__What you should do__. If a line in the listing below includes the word "flow", pick it out.

-*-*-

Context: an optimization exercise on an open-source flow, tuned for small area, a short achievable clock period and few clock cycles. The choices shown serve that exercise and are no tape-out recipe. Function was not checked in any run shown here: the RTL went through the layout flow alone.

[design/flow/config.mk]
export PLATFORM = sky130hd
export DESIGN_NAME = jfp_csum
export DESIGN_NICKNAME = jfp_csum
export VERILOG_FILES = /design/flow/design.v
export SDC_FILE = /design/flow/constraint.sdc
export NUM_CORES = 4
export LEC_CHECK = 0
export ABC_CLOCK_PERIOD_IN_PS = 6000
export CAP_MARGIN = 20
export CORE_MARGIN = 2
export CORE_UTILIZATION = 35
export PLACE_DENSITY = 0.5
export SETUP_SLACK_MARGIN = 1.0
export SLEW_MARGIN = 20
[design/flow/constraint.sdc]
create_clock -name core_clock -period 10.0 [get_ports {clk}]
set_input_delay 2.0000 -clock core_clock [delete_from_list [all_inputs] [get_ports {clk}]]
set_output_delay 2.0000 -clock core_clock [all_outputs]
set_load 0.01 [all_outputs]
[design/flow/design.v]
module jfp_csum (
    input             clk,
    input             rst,
    input             bus_valid,
    input             bus_we,
    input      [7:0]  bus_addr,
    input      [3:0]  bus_be,
    input      [31:0] bus_wdata,
    output            bus_ready,
    output reg [31:0] bus_rdata
);
    localparam [2:0] EC_OK    = 3'd0;    
    localparam [2:0] EC_ILL   = 3'd1;    
    localparam [2:0] EC_BND   = 3'd2;    
    localparam [2:0] EC_SHORT = 3'd3;    
    localparam [2:0] EC_ULEN  = 3'd4;    
    localparam [2:0] EC_LMIS  = 3'd5;    
    localparam [2:0] EC_ADDR  = 3'd6;    
    reg [7:0]   fm [0:63];
    reg [31:0]  cmd_r;
    reg [2:0]   err;
    reg         udpv, csv, match;
    reg [15:0]  view_base, view_len;
    reg [6:0]   pl_base;             
    reg [6:0]   udp_len;             
    reg [1:0]   src_tag, dst_tag;
    reg [127:0] src_val, dst_val;
    reg [15:0]  udp_sport, udp_dport, udp_csum;
    reg [21:0]  csum_acc;            
    reg [15:0]  csum_val, csum_stored;
    wire [15:0] pl_len = (udp_len == 7'd0) ? 16'd0 : {9'd0, udp_len - 7'd8};
    reg         busy;
    reg         is_parse, is_icmp, is_update;
    reg         first;       
    reg [21:0]  corr;        
    reg [5:0]   elast;       
    reg         out_bounds;  
    reg [1:0]   blk;         
    reg         blk_ovf;     
    reg [21:0]  acc;
    reg [31:0]  h0, h1, h2;  
    reg [19:0]  ph;          
    reg [1:0]   ph_st;       
    assign bus_ready = !busy;
    wire acc_en = bus_valid && !busy;
    wire reg_wr = acc_en && bus_we && !bus_addr[7];
    wire mem_wr = acc_en && bus_we && (bus_addr[7:4] == 4'b1000);
    wire [7:0]  c_op  = bus_wdata[7:0];
    wire [7:0]  c_rsv = bus_wdata[15:8];
    wire [15:0] c_imm = bus_wdata[31:16];
    reg c_legal;
    always @(*) begin
        case (c_op)
            8'h00, 8'h01, 8'h10, 8'h40, 8'h50, 8'h51, 8'h52, 8'h53:
                c_legal = (c_rsv == 8'h00) && (c_imm == 16'h0000);
            8'h11:
                c_legal = (c_rsv == 8'h00);
            default:
                c_legal = 1'b0;
        endcase
    end
    wire cmd_wr   = reg_wr && (bus_addr == 8'h00);
    wire cmd_ok   = cmd_wr && c_legal;
    wire c_soft   = cmd_ok && (c_op == 8'h01);
    wire c_desc   = cmd_ok && (c_op == 8'h10);
    wire c_trunc  = cmd_ok && (c_op == 8'h11);
    wire c_parse  = cmd_ok && (c_op == 8'h40);
    wire c_csum   = cmd_ok && (c_op[7:2] == 6'b010100);
    wire        addrs_ok   = (src_tag == 2'd1) && (dst_tag == 2'd1);
    wire [5:0]  b6         = view_base[5:0];
    wire [6:0]  n7         = view_len[6:0];      
    wire        short_p    = view_len < 16'd8;
    wire        short_i    = view_len < 16'd4;
    wire        icmp_c     = busy ? is_icmp : c_op[1];
    wire p_err    = out_bounds || short_p;
    wire cs_err   = out_bounds || (c_op[1] ? (short_i || !addrs_ok) : short_p);
    wire p_start  = c_parse && !p_err;
    wire cs_start = c_csum && !cs_err;
    wire [5:0]  fu = b6 + 6'd6;     
    wire [5:0]  fi = b6 + 6'd2;     
    wire [31:0] port_word = {fm[{bus_addr[3:0], 2'd0}], fm[{bus_addr[3:0], 2'd1}],
                             fm[{bus_addr[3:0], 2'd2}], fm[{bus_addr[3:0], 2'd3}]};
    wire        ph_busy  = (ph_st != 2'd0);
    wire        cs_busy  = busy && !is_parse;
    wire        first_c  = !busy || first;
    wire        blk_done = blk_ovf && !first;
    wire        do_blk   = !ph_busy && (!busy || !blk_done);
    wire [1:0]  bsel     = first_c ? b6[5:4] : blk;
    wire [1:0]  k_first  = b6[5:4];
    wire [1:0]  k_last   = elast[5:4];
    wire [3:0]  bstart   = (bsel == k_first) ? b6[3:0] : 4'd0;
    wire [3:0]  bend     = (bsel == k_last) ? elast[3:0] : 4'd15;
    wire [15:0] th_lo    = 16'hFFFF << bstart;           
    wire [15:0] th_hi    = 16'hFFFF >> (4'd15 - bend);   
    wire [15:0] bmask    = ph_busy ? 16'hFFFF : do_blk ? (th_lo & th_hi) : 16'h0;
    wire [127:0] fm_blk;
    genvar g;
    generate for (g = 0; g < 16; g = g + 1) begin : g_blk
        assign fm_blk[127 - 8 * g -: 8] = fm[{bsel, g[3:0]}];
    end endgenerate
    wire [127:0] blk_data = !ph_busy ? fm_blk : (ph_st == 2'd1) ? src_val : dst_val;
    wire [3:0]  w0 = b6[5:2];
    wire [3:0]  w1 = w0 + 4'd1;
    wire [3:0]  w2 = w0 + 4'd2;
    wire        on0 = !ph_busy && (bsel == w0[3:2]);
    wire        on1 = !ph_busy && (bsel == w1[3:2]);
    wire        on2 = !ph_busy && (bsel == w2[3:2]);
    wire [31:0] c0 = fm_blk[127 - 32 * w0[1:0] -: 32];
    wire [31:0] c1 = fm_blk[127 - 32 * w1[1:0] -: 32];
    wire [31:0] c2 = fm_blk[127 - 32 * w2[1:0] -: 32];
    wire [31:0] e0 = on0 ? c0 : h0;
    wire [31:0] e1 = on1 ? c1 : h1;
    wire [31:0] e2 = on2 ? c2 : h2;
    wire [95:0] win12 = {e0, e1, e2};
    wire [1:0]  ob    = b6[1:0];
    wire [63:0] hdr   = win12[95 - 8 * ob -: 64];
    wire [15:0] h_len = hdr[31:16];
    wire [15:0] lenf  = hdr[31:16];
    wire [15:0] fld   = is_icmp ? hdr[47:32] : hdr[15:0];
    wire [15:0] fld_c  = icmp_c ? hdr[47:32] : hdr[15:0];
    wire [21:0] corr_c = {2'd0, ph} + {15'd0, n7} + (icmp_c ? 22'd59 : 22'd18) +
                         {6'h3F, ~fld_c};
    wire [1:0]  k_fl   = icmp_c ? (b6[5:4] + {1'b0, (b6[3:0] > 4'd12)}) :
                                  (b6[5:4] + {1'b0, (b6[3:0] > 4'd8)});
    wire [1:0]  k_hl  = b6[5:4] + {1'b0, (b6[3:0] > 4'd8)};
    wire        swap = b6[0] && !ph_busy;
    wire [15:0] wd [0:7];
    generate for (g = 0; g < 8; g = g + 1) begin : g_wd
        wire [7:0] be_ = blk_data[127 - 16 * g -: 8] & {8{bmask[2 * g]}};
        wire [7:0] bo_ = blk_data[119 - 16 * g -: 8] & {8{bmask[2 * g + 1]}};
        assign wd[g] = swap ? {bo_, be_} : {be_, bo_};
    end endgenerate
    wire [21:0] base = ph_busy ? ((ph_st == 2'd1) ? 22'd0 : {2'd0, ph}) :
                       first_c ? 22'd0 : acc;
    function [43:0] csa;
        input [21:0] x, y, z;
        csa = {(((x & y) | (x & z) | (y & z)) << 1), (x ^ y ^ z)};
    endfunction
    wire [43:0] l1a = csa({6'd0, wd[0]}, {6'd0, wd[1]}, {6'd0, wd[2]});
    wire [43:0] l1b = csa({6'd0, wd[3]}, {6'd0, wd[4]}, {6'd0, wd[5]});
    wire [43:0] l1c = csa({6'd0, wd[6]}, {6'd0, wd[7]}, base);
    wire [43:0] l2a = csa(l1a[21:0], l1a[43:22], l1b[21:0]);
    wire [43:0] l2b = csa(l1b[43:22], l1c[21:0], l1c[43:22]);
    wire [43:0] l3a = csa(l2a[21:0], l2a[43:22], l2b[21:0]);
    wire [43:0] l4a = csa(l3a[21:0], l3a[43:22], l2b[43:22]);
    wire [21:0] bsum = l4a[21:0] + l4a[43:22];
    wire [21:0] raw   = acc + corr;
    wire [16:0] fold0 = {1'b0, raw[15:0]} + {11'd0, raw[21:16]};
    wire [15:0] fold1 = raw[15:0] + {10'd0, raw[21:16]} + 16'd1;
    wire [15:0] fold2 = fold0[16] ? fold1 : fold0[15:0];
    wire [15:0] val   = ~fold2;
    wire p_hdr     = do_blk && (bsel == k_hl);
    wire parse_fin = busy && is_parse && p_hdr;
    wire p_now     = p_start && p_hdr;              
    wire csum_fin  = cs_busy && blk_done;
    wire len_bad   = !is_icmp && (lenf != view_len);
    wire csum_ok   = !len_bad && addrs_ok;
    wire p_ok      = !(h_len < 16'd8 || h_len > view_len);
    wire p_commit  = (parse_fin || p_now) && p_ok;
    wire r0 = rst || c_soft;                  
    wire src_tw = reg_wr && (bus_addr == 8'h25);
    wire dst_tw = reg_wr && (bus_addr == 8'h26);
    wire tclr   = (bus_wdata[1:0] != 2'd1);
    wire [1:0]  tagv = (bus_wdata[1:0] == 2'd3) ? 2'd0 : bus_wdata[1:0];
    wire src_clr = r0 || (src_tw && tclr);
    wire dst_clr = r0 || (dst_tw && tclr);
    wire any_clr = r0 || ((src_tw || dst_tw) && tclr);
    wire [31:0] wd_z = any_clr ? 32'h0 : bus_wdata;
    wire val_wr = reg_wr && (bus_addr[7:3] == 5'b01000);
    wire        vb_we = r0 || (reg_wr && bus_addr == 8'h02) || c_desc;
    wire [15:0] vb_d  = r0 ? 16'h0 : c_desc ? {9'd0, pl_base} : bus_wdata[15:0];
    wire        vl_we = r0 || (reg_wr && bus_addr == 8'h03) || c_desc ||
                        (c_trunc && c_imm < view_len) || p_commit;
    wire [15:0] vl_d  = r0 ? 16'h0 : c_desc ? pl_len : c_trunc ? c_imm :
                        p_commit ? h_len : bus_wdata[15:0];
    wire [15:0] nvb   = vb_we ? vb_d : view_base;
    wire [15:0] nvl   = vl_we ? vl_d : view_len;
    wire [16:0] nend  = {1'b0, nvb} + {1'b0, nvl};
    always @(posedge clk) begin
        if (rst || cmd_wr)
            cmd_r <= rst ? 32'h0 : bus_wdata;
        if (src_clr || (val_wr && !bus_addr[2] && bus_addr[1:0] == 2'd0)) src_val[127:96] <= wd_z;
        if (src_clr || (val_wr && !bus_addr[2] && bus_addr[1:0] == 2'd1)) src_val[95:64]  <= wd_z;
        if (src_clr || (val_wr && !bus_addr[2] && bus_addr[1:0] == 2'd2)) src_val[63:32]  <= wd_z;
        if (src_clr || (val_wr && !bus_addr[2] && bus_addr[1:0] == 2'd3)) src_val[31:0]   <= wd_z;
        if (dst_clr || (val_wr &&  bus_addr[2] && bus_addr[1:0] == 2'd0)) dst_val[127:96] <= wd_z;
        if (dst_clr || (val_wr &&  bus_addr[2] && bus_addr[1:0] == 2'd1)) dst_val[95:64]  <= wd_z;
        if (dst_clr || (val_wr &&  bus_addr[2] && bus_addr[1:0] == 2'd2)) dst_val[63:32]  <= wd_z;
        if (dst_clr || (val_wr &&  bus_addr[2] && bus_addr[1:0] == 2'd3)) dst_val[31:0]   <= wd_z;
        if (r0 || src_tw) src_tag <= r0 ? 2'd0 : tagv;
        if (r0 || dst_tw) dst_tag <= r0 ? 2'd0 : tagv;
        if (vb_we) view_base <= vb_d;
        if (vl_we) view_len  <= vl_d;
        elast      <= nend[5:0] - 6'd1;
        out_bounds <= nend > 17'd64;
        if (r0 || p_commit) begin
            pl_base   <= r0 ? 7'h0 : b6 + 7'd8;
            udp_len   <= r0 ? 7'h0 : h_len[6:0];
            udp_sport <= r0 ? 16'h0 : hdr[63:48];
            udp_dport <= r0 ? 16'h0 : hdr[47:32];
            udp_csum  <= r0 ? 16'h0 : hdr[15:0];
        end
        if (r0 || (csum_fin && csum_ok)) begin
            csum_acc    <= r0 ? 22'h0 : raw;
            csum_val    <= r0 ? 16'h0 : val;
            csum_stored <= r0 ? 16'h0 : is_update ? val : fld;
        end
        if (rst) begin
            err   <= EC_OK;
            udpv  <= 1'b0;
            csv   <= 1'b0;
            match <= 1'b0;
        end else if (cmd_wr) begin
            if (!c_legal)
                err <= EC_ILL;
            else if (c_parse || c_csum)
                err <= out_bounds ? EC_BND :
                       (c_parse ? short_p : c_op[1] ? short_i : short_p) ? EC_SHORT :
                       (c_csum && c_op[1] && !addrs_ok) ? EC_ADDR : EC_OK;
            else
                err <= EC_OK;
            if (p_now) begin
                err  <= p_ok ? EC_OK : EC_ULEN;
                udpv <= p_ok;
            end
            if (c_soft || (c_parse && p_err))
                udpv <= 1'b0;
            if (c_soft || (c_csum && cs_err)) begin
                csv   <= 1'b0;
                match <= 1'b0;
            end
        end else if (parse_fin) begin
            err  <= p_ok ? EC_OK : EC_ULEN;
            udpv <= p_ok;
        end else if (csum_fin) begin
            err   <= len_bad ? EC_LMIS : !addrs_ok ? EC_ADDR : EC_OK;
            csv   <= csum_ok;
            match <= csum_ok && (is_update || val == fld);
        end
    end
    always @(posedge clk) begin
        if (rst)
            busy <= 1'b0;
        else if (!busy)
            busy <= (p_start && !p_now) || cs_start;
        else if (parse_fin || csum_fin)
            busy <= 1'b0;
        if (rst || c_soft) begin
            ph_st <= 2'd0;
            ph    <= 20'd0;
        end else if (val_wr || ((src_tw || dst_tw) && tclr)) begin
            ph_st <= 2'd1;
        end else if (ph_busy) begin
            ph_st <= (ph_st == 2'd1) ? 2'd2 : 2'd0;
            ph    <= bsum[19:0];
        end
        if (!busy) begin
            is_parse  <= !c_op[4];
            is_icmp   <= c_op[1];
            is_update <= c_op[0];
            first     <= ph_busy;
            blk       <= ph_busy ? k_first : k_first + 2'd1;
            blk_ovf   <= !ph_busy && (k_first == k_last);
        end else if (do_blk) begin
            first   <= 1'b0;
            blk     <= bsel + 2'd1;
            blk_ovf <= (bsel == k_last);
        end
        if (on0) h0 <= c0;
        if (on1) h1 <= c1;
        if (on2) h2 <= c2;
        if (do_blk)
            acc <= bsum;
        if (do_blk && bsel == k_fl)
            corr <= corr_c;
    end
    wire [5:0]  st0   = is_icmp ? fi : fu;
    wire        st_en = csum_fin && is_update && csum_ok;
    wire [63:0] st_dec = st_en ? (64'd1 << st0) : 64'd0;
    wire [63:0] st_we  = st_dec | {st_dec[62:0], 1'b0};
    reg  [7:0]  lane_d [0:3];
    integer l;
    always @(*) begin
        for (l = 0; l < 4; l = l + 1) begin
            if (!busy)
                lane_d[l] = bus_wdata[8 * (3 - l) +: 8];
            else if (st0[1:0] == l[1:0])
                lane_d[l] = val[15:8];
            else
                lane_d[l] = val[7:0];
        end
    end
    integer i;
    always @(posedge clk) begin
        for (i = 0; i < 64; i = i + 1) begin
            if ((mem_wr && (bus_addr[3:0] == i[5:2]) && bus_be[3 - i[1:0]]) || st_we[i])
                fm[i] <= lane_d[i % 4];
        end
    end
    reg [7:0] err8;
    always @(*) begin
        case (err)
            EC_OK:    err8 = 8'h00;
            EC_ILL:   err8 = 8'h01;
            EC_BND:   err8 = 8'h02;
            EC_SHORT: err8 = 8'h03;
            EC_ULEN:  err8 = 8'h30;
            EC_LMIS:  err8 = 8'h31;
            default:  err8 = 8'h40;
        endcase
    end
    always @(*) begin
        bus_rdata = 32'h0;
        if (bus_addr[7:4] == 4'b1000) begin
            bus_rdata = port_word;
        end else begin
            case (bus_addr)
            8'h00: bus_rdata = cmd_r;
            8'h01: bus_rdata = {19'h0, match, csv, udpv, 2'b00, err8};
            8'h02: bus_rdata = {16'h0, view_base};
            8'h03: bus_rdata = {16'h0, view_len};
            8'h04: bus_rdata = {25'h0, pl_base};
            8'h05: bus_rdata = {16'h0, pl_len};
            8'h25: bus_rdata = {30'h0, src_tag};
            8'h26: bus_rdata = {30'h0, dst_tag};
            8'h30: bus_rdata = {16'h0, udp_sport};
            8'h31: bus_rdata = {16'h0, udp_dport};
            8'h32: bus_rdata = {25'h0, udp_len};
            8'h33: bus_rdata = {16'h0, udp_csum};
            8'h38: bus_rdata = {10'h0, csum_acc};
            8'h39: bus_rdata = {16'h0, csum_val};
            8'h3A: bus_rdata = {16'h0, csum_stored};
            8'h40: bus_rdata = src_val[127:96];
            8'h41: bus_rdata = src_val[95:64];
            8'h42: bus_rdata = src_val[63:32];
            8'h43: bus_rdata = src_val[31:0];
            8'h44: bus_rdata = dst_val[127:96];
            8'h45: bus_rdata = dst_val[95:64];
            8'h46: bus_rdata = dst_val[63:32];
            8'h47: bus_rdata = dst_val[31:0];
            default: bus_rdata = 32'h0;
            endcase
        end
    end
endmodule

-*-*-

__Solution__.
Context: an optimization exercise on an open-source flow, tuned for small area, a short achievable clock period and few clock cycles. The choices shown serve that exercise and are no tape-out recipe. Function was not checked in any run shown here: the RTL went through the layout flow alone.
[design/flow/config.mk]
export VERILOG_FILES = /design/flow/design.v
export SDC_FILE = /design/flow/constraint.sdc
[design/flow/constraint.sdc]
[design/flow/design.v]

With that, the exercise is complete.